Çocuk cümlesini tamamladıktan sonra da utangaç bir şekilde gülümsedi.

Öğretmen Jeongin'in başını okşadıktan sonra "Aferin oğlum, şimdi bak orada arkadaşların var masada onların yanına geç tamam mı?" dedi ve Hyunjin'in yanındaki boş sandalyeyi gösterdi. Jeongin ilk başta boş sandalyeye sonra da Hyunjin'e baktı. Sonra da öğretmenine evet dercesine kafa sallayıp Hyunjin'in yanındaki sandalyeye geçti.

Hyunjin genellikle yalnız takılırdı o yüzden yanındaki sandalye çoğu zaman boş olurdu. Küçük olduğu için sıkılabileceğini düşünseniz ve Hyunjin tek başına oynarken çok keyif alıyordu ve şimdi bu Jeongin denen çocuğun ona takılmasından korkuyordu ama ikisi de biraz çekingen görünüyordu.

Sonunda ders başlamıştı. Öğretmenleri her birine boyamaları için bir kağıt vermişti. Hyunjin de tabii ki resim ve boyamayı çok sevdiği için hemen en sevdiği renk boyalarını alıp resmi boyamaya başladı. Ama onun aksine Jeongin resmi hangı renklerle boyayacağına karar verememişti. O yüzden Jeongin, Hyunjin'in kağıdında göz gezdirmeye başladı. Hyunjin'in kullandığı renkler hoşuna gidince de o da aynılarıyla bıyamak istedi.

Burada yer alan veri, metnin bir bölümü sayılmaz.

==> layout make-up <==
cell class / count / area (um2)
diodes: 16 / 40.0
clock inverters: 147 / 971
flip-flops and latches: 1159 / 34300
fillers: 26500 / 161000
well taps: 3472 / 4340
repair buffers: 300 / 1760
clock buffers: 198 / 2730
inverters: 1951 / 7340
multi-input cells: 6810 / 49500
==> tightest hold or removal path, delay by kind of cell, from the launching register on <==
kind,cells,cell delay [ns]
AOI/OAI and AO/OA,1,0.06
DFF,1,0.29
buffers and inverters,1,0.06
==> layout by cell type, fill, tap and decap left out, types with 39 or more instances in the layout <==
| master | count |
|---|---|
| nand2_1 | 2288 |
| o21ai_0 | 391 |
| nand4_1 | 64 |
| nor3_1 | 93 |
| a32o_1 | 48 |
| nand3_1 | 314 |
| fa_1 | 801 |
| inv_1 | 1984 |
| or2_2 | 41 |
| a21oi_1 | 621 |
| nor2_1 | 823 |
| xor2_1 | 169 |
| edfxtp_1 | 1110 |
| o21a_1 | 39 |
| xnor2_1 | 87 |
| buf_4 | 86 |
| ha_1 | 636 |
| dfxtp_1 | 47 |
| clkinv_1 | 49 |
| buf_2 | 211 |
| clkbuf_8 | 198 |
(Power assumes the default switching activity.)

Boyadığı resim birkaç araba, ağaç ve evden oluşuyordu. Hepsini taşırsa da boyamaya başladı. Hyunjin ise resmini bitirmek üzereydi. Kafasını Jeongin'in resmine çevirdiğinde ise tıpatıp aynı renkleri kullandığını gördü.

"Sen benim boyalarımı mı kullandın?" Hyunjin kaşlarını çatmış, Jeongin'in resmine bakıyordu. Jeongin, Hyunjin ile göz göze geldiğinde önce gözlerini bir sağa bir sola hareket ettirdi sonra da sessizce "Evet, çunku çok güzel boyamışsın ben de senin gibi boyamak istedim." dedi. Hyunjin gözlerini kısarak "Ama bunlar benim renklerim." dedi ve bir 'hıh' sesi çıkararak kalemleri avcuna aldı.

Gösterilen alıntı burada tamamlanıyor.